Description of the task: Below is a set of records; restate each one word for word.

[Dataset entries]
^^^^^^^^

`src/rtl/muldiv_seq.sv`:
```
// muldiv_seq: iterative multiply/divide unit feeding the HI/LO register pair.
// Radix-2 shift-add multiply and restoring divide on operand magnitudes.
// Signed ops are handled by sign-fixing the result after the loop.
// Busy for 35 cycles per op: PREP, 32 x RUN, FIX, then WB.
//
// Ports
//   clk_i, rst_i     : core clock, synchronous active-high reset
//   start_i          : request, sampled only in IDLE
//   op_i             : 00 MULTU, 01 MULT, 10 DIVU, 11 DIV
//   a_i, b_i         : rs / rt operands, latched when start is accepted
//   hilo_req_i       : decode holds an MFHI/MFLO/MTHI/MTLO
//   busy_o           : unit not in IDLE
//   stall_o          : hold the core (busy and a dependent request)
//   hilo_we_o        : one-cycle HI/LO write strobe
//   hi_out_o/lo_out_o: result words, zero outside the write cycle
//   div_by_zero_o    : pulses with hilo_we_o for DIV/DIVU with b=0
module muldiv_seq #(
    parameter int WIDTH = 32,
    parameter int ITER  = 32
) (
    input  logic             clk_i,
    input  logic             rst_i,
    input  logic             start_i,
    input  logic [1:0]       op_i,
    input  logic [WIDTH-1:0] a_i,
    input  logic [WIDTH-1:0] b_i,
    input  logic             hilo_req_i,
    output logic             busy_o,
    output logic             stall_o,
    output logic             hilo_we_o,
    output logic [WIDTH-1:0] hi_out_o,
    output logic [WIDTH-1:0] lo_out_o,
    output logic             div_by_zero_o
);
    localparam int CW = (ITER > 1) ? $clog2(ITER) : 1;

    typedef enum logic [2:0] {S_IDLE, S_PREP, S_RUN, S_FIX, S_WB} state_e;

    state_e             state_q, state_d;
    logic [1:0]         op_q, op_d;
    logic [WIDTH-1:0]   araw_q, araw_d;   // a as latched, needed for the b=0 result
    logic [WIDTH-1:0]   b_q, b_d;
    logic [WIDTH-1:0]   opnd_q, opnd_d;   // |multiplicand| or |divisor|
    logic [2*WIDTH-1:0] acc_q, acc_d;     // {HI, LO} working register
    logic [CW-1:0]      cnt_q, cnt_d;
    logic               neg_lo_q, neg_lo_d; // product / quotient sign
    logic               neg_hi_q, neg_hi_d; // remainder sign
    logic               dz_q, dz_d;

    logic               sgn;
    logic [WIDTH-1:0]   abs_a, abs_b;
    logic [WIDTH:0]     sum;
    logic [WIDTH:0]     upper;
    logic               ge;
    logic [WIDTH-1:0]   diff;
    logic [WIDTH-1:0]   hi_fix, lo_fix;

    always_comb begin
        state_d  = state_q;
        op_d     = op_q;
        araw_d   = araw_q;
        b_d      = b_q;
        opnd_d   = opnd_q;
        acc_d    = acc_q;
        cnt_d    = cnt_q;
        neg_lo_d = neg_lo_q;
        neg_hi_d = neg_hi_q;
        dz_d     = dz_q;

        sgn    = op_q[0];
        abs_a  = (sgn && araw_q[WIDTH-1]) ? -araw_q : araw_q;
        abs_b  = (sgn && b_q[WIDTH-1])    ? -b_q    : b_q;
        sum    = {1'b0, acc_q[2*WIDTH-1:WIDTH]} + {1'b0, opnd_q};
        // Divide: partial remainder shifted left with the next dividend bit.
        upper  = acc_q[2*WIDTH-1:WIDTH-1];
        ge     = (upper >= {1'b0, opnd_q});
        // Remainder after a successful trial subtract always fits WIDTH bits.
        diff   = upper[WIDTH-1:0] - opnd_q;
        hi_fix = neg_hi_q ? -acc_q[2*WIDTH-1:WIDTH] : acc_q[2*WIDTH-1:WIDTH];
        lo_fix = neg_lo_q ? -acc_q[WIDTH-1:0]       : acc_q[WIDTH-1:0];

        unique case (state_q)
            S_IDLE: begin
                if (start_i) begin
                    op_d    = op_i;
                    araw_d  = a_i;
                    b_d     = b_i;
                    state_d = S_PREP;
                end
            end
            S_PREP: begin
                neg_lo_d = sgn & (araw_q[WIDTH-1] ^ b_q[WIDTH-1]);
                neg_hi_d = sgn & araw_q[WIDTH-1];
                dz_d     = op_q[1] & (b_q == '0);
                // Multiplier (mul) or dividend (div) starts in LO, HI clear.
                acc_d    = {{WIDTH{1'b0}}, (op_q[1] ? abs_a : abs_b)};
                opnd_d   = op_q[1] ? abs_b : abs_a;
                cnt_d    = CW'(ITER - 1);
                state_d  = S_RUN;
            end
            S_RUN: begin
                if (!op_q[1]) begin
                    if (acc_q[0]) acc_d = {sum, acc_q[WIDTH-1:1]};
                    else          acc_d = {1'b0, acc_q[2*WIDTH-1:1]};
                end else begin
                    if (ge) acc_d = {diff, acc_q[WIDTH-2:0], 1'b1};
                    else    acc_d = {upper[WIDTH-1:0], acc_q[WIDTH-2:0], 1'b0};
                end
                if (cnt_q == '0) state_d = S_FIX;
                else             cnt_d   = cnt_q - 1'b1;
            end
            S_FIX: begin
                if (dz_q)              acc_d = {araw_q, {WIDTH{1'b1}}};
                else if (!op_q[1])     acc_d = neg_lo_q ? -acc_q : acc_q;
                else                   acc_d = {hi_fix, lo_fix};
                state_d = S_WB;
            end
            S_WB:    state_d = S_IDLE;
            default: state_d = S_IDLE;
        endcase
    end

    always_ff @(posedge clk_i) begin
        if (rst_i) begin
            state_q  <= S_IDLE;
            op_q     <= '0;
            araw_q   <= '0;
            b_q      <= '0;
            opnd_q   <= '0;
            acc_q    <= '0;
            cnt_q    <= '0;
            neg_lo_q <= 1'b0;
            neg_hi_q <= 1'b0;
            dz_q     <= 1'b0;
        end else begin
            state_q  <= state_d;
            op_q     <= op_d;
            araw_q   <= araw_d;
            b_q      <= b_d;
            opnd_q   <= opnd_d;
            acc_q    <= acc_d;
            cnt_q    <= cnt_d;
            neg_lo_q <= neg_lo_d;
            neg_hi_q <= neg_hi_d;
            dz_q     <= dz_d;
        end
    end

    assign busy_o        = (state_q != S_IDLE);
    // No bypass: a HI/LO access during the WB cycle is held as well.
    assign stall_o       = busy_o & (hilo_req_i | start_i);
    assign hilo_we_o     = (state_q == S_WB);
    assign hi_out_o      = hilo_we_o ? acc_q[2*WIDTH-1:WIDTH] : '0;
    assign lo_out_o      = hilo_we_o ? acc_q[WIDTH-1:0]       : '0;
    assign div_by_zero_o = hilo_we_o & dz_q;
endmodule

```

^^^^^^^^

Worked solution:
`src/rtl/muldiv_seq.sv`:
```
// muldiv_seq: iterative multiply/divide unit feeding the HI/LO register pair.
// Radix-2 shift-add multiply and restoring divide on operand magnitudes.
// Signed ops are handled by sign-fixing the result after the loop.
// Busy for 35 cycles per op: PREP, 32 x RUN, FIX, then WB.
//
// Ports
//   clk_i, rst_i     : core clock, synchronous active-high reset
//   start_i          : request, sampled only in IDLE
//   op_i             : 00 MULTU, 01 MULT, 10 DIVU, 11 DIV
//   a_i, b_i         : rs / rt operands, latched when start is accepted
//   hilo_req_i       : decode holds an MFHI/MFLO/MTHI/MTLO
//   busy_o           : unit not in IDLE
//   stall_o          : hold the core (busy and a dependent request)
//   hilo_we_o        : one-cycle HI/LO write strobe
//   hi_out_o/lo_out_o: result words, zero outside the write cycle
//   div_by_zero_o    : pulses with hilo_we_o for DIV/DIVU with b=0
module muldiv_seq #(
    parameter int WIDTH = 32,
    parameter int ITER  = 32
) (
    input  logic             clk_i,
    input  logic             rst_i,
    input  logic             start_i,
    input  logic [1:0]       op_i,
    input  logic [WIDTH-1:0] a_i,
    input  logic [WIDTH-1:0] b_i,
    input  logic             hilo_req_i,
    output logic             busy_o,
    output logic             stall_o,
    output logic             hilo_we_o,
    output logic [WIDTH-1:0] hi_out_o,
    output logic [WIDTH-1:0] lo_out_o,
    output logic             div_by_zero_o
);
    localparam int CW = (ITER > 1) ? $clog2(ITER) : 1;

    typedef enum logic [2:0] {S_IDLE, S_PREP, S_RUN, S_FIX, S_WB} state_e;

    state_e             state_q, state_d;
    logic [1:0]         op_q, op_d;
    logic [WIDTH-1:0]   araw_q, araw_d;   // a as latched, needed for the b=0 result
    logic [WIDTH-1:0]   b_q, b_d;
    logic [WIDTH-1:0]   opnd_q, opnd_d;   // |multiplicand| or |divisor|
    logic [2*WIDTH-1:0] acc_q, acc_d;     // {HI, LO} working register
    logic [CW-1:0]      cnt_q, cnt_d;
    logic               neg_lo_q, neg_lo_d; // product / quotient sign
    logic               neg_hi_q, neg_hi_d; // remainder sign
    logic               dz_q, dz_d;

    logic               sgn;
    logic [WIDTH-1:0]   abs_a, abs_b;
    logic [WIDTH:0]     sum;
    logic [WIDTH:0]     upper;
    logic               ge;
    logic [WIDTH-1:0]   diff;
    logic [WIDTH-1:0]   hi_fix, lo_fix;

    always_comb begin
        state_d  = state_q;
        op_d     = op_q;
        araw_d   = araw_q;
        b_d      = b_q;
        opnd_d   = opnd_q;
        acc_d    = acc_q;
        cnt_d    = cnt_q;
        neg_lo_d = neg_lo_q;
        neg_hi_d = neg_hi_q;
        dz_d     = dz_q;

        sgn    = op_q[0];
        abs_a  = (sgn && araw_q[WIDTH-1]) ? -araw_q : araw_q;
        abs_b  = (sgn && b_q[WIDTH-1])    ? -b_q    : b_q;
        sum    = {1'b0, acc_q[2*WIDTH-1:WIDTH]} + {1'b0, opnd_q};
        // Divide: partial remainder shifted left with the next dividend bit.
        upper  = acc_q[2*WIDTH-1:WIDTH-1];
        ge     = (upper >= {1'b0, opnd_q});
        // Remainder after a successful trial subtract always fits WIDTH bits.
        diff   = upper[WIDTH-1:0] - opnd_q;
        hi_fix = neg_hi_q ? -acc_q[2*WIDTH-1:WIDTH] : acc_q[2*WIDTH-1:WIDTH];
        lo_fix = neg_lo_q ? -acc_q[WIDTH-1:0]       : acc_q[WIDTH-1:0];

        unique case (state_q)
            S_IDLE: begin
                if (start_i) begin
                    op_d    = op_i;
                    araw_d  = a_i;
                    b_d     = b_i;
                    state_d = S_PREP;
                end
            end
            S_PREP: begin
                neg_lo_d = sgn & (araw_q[WIDTH-1] ^ b_q[WIDTH-1]);
                neg_hi_d = sgn & araw_q[WIDTH-1];
                dz_d     = op_q[1] & (b_q == '0);
                // Multiplier (mul) or dividend (div) starts in LO, HI clear.
                acc_d    = {{WIDTH{1'b0}}, (op_q[1] ? abs_a : abs_b)};
                opnd_d   = op_q[1] ? abs_b : abs_a;
                cnt_d    = CW'(ITER - 1);
                state_d  = S_RUN;
            end
            S_RUN: begin
                if (!op_q[1]) begin
                    if (acc_q[0]) acc_d = {sum, acc_q[WIDTH-1:1]};
                    else          acc_d = {1'b0, acc_q[2*WIDTH-1:1]};
                end else begin
                    if (ge) acc_d = {diff, acc_q[WIDTH-2:0], 1'b1};
                    else    acc_d = {upper[WIDTH-1:0], acc_q[WIDTH-2:0], 1'b0};
                end
                if (cnt_q == '0) state_d = S_FIX;
                else             cnt_d   = cnt_q - 1'b1;
            end
            S_FIX: begin
                if (dz_q)              acc_d = {araw_q, {WIDTH{1'b1}}};
                else if (!op_q[1])     acc_d = neg_lo_q ? -acc_q : acc_q;
                else                   acc_d = {hi_fix, lo_fix};
                state_d = S_WB;
            end
            S_WB:    state_d = S_IDLE;
            default: state_d = S_IDLE;
        endcase
    end

    always_ff @(posedge clk_i) begin
        if (rst_i) begin
            state_q  <= S_IDLE;
            op_q     <= '0;
            araw_q   <= '0;
            b_q      <= '0;
            opnd_q   <= '0;
            acc_q    <= '0;
            cnt_q    <= '0;
            neg_lo_q <= 1'b0;
            neg_hi_q <= 1'b0;
            dz_q     <= 1'b0;
        end else begin
            state_q  <= state_d;
            op_q     <= op_d;
            araw_q   <= araw_d;
            b_q      <= b_d;
            opnd_q   <= opnd_d;
            acc_q    <= acc_d;
            cnt_q    <= cnt_d;
            neg_lo_q <= neg_lo_d;
            neg_hi_q <= neg_hi_d;
            dz_q     <= dz_d;
        end
    end

    assign busy_o        = (state_q != S_IDLE);
    // No bypass: a HI/LO access during the WB cycle is held as well.
    assign stall_o       = busy_o & (hilo_req_i | start_i);
    assign hilo_we_o     = (state_q == S_WB);
    assign hi_out_o      = hilo_we_o ? acc_q[2*WIDTH-1:WIDTH] : '0;
    assign lo_out_o      = hilo_we_o ? acc_q[WIDTH-1:0]       : '0;
    assign div_by_zero_o = hilo_we_o & dz_q;
endmodule

```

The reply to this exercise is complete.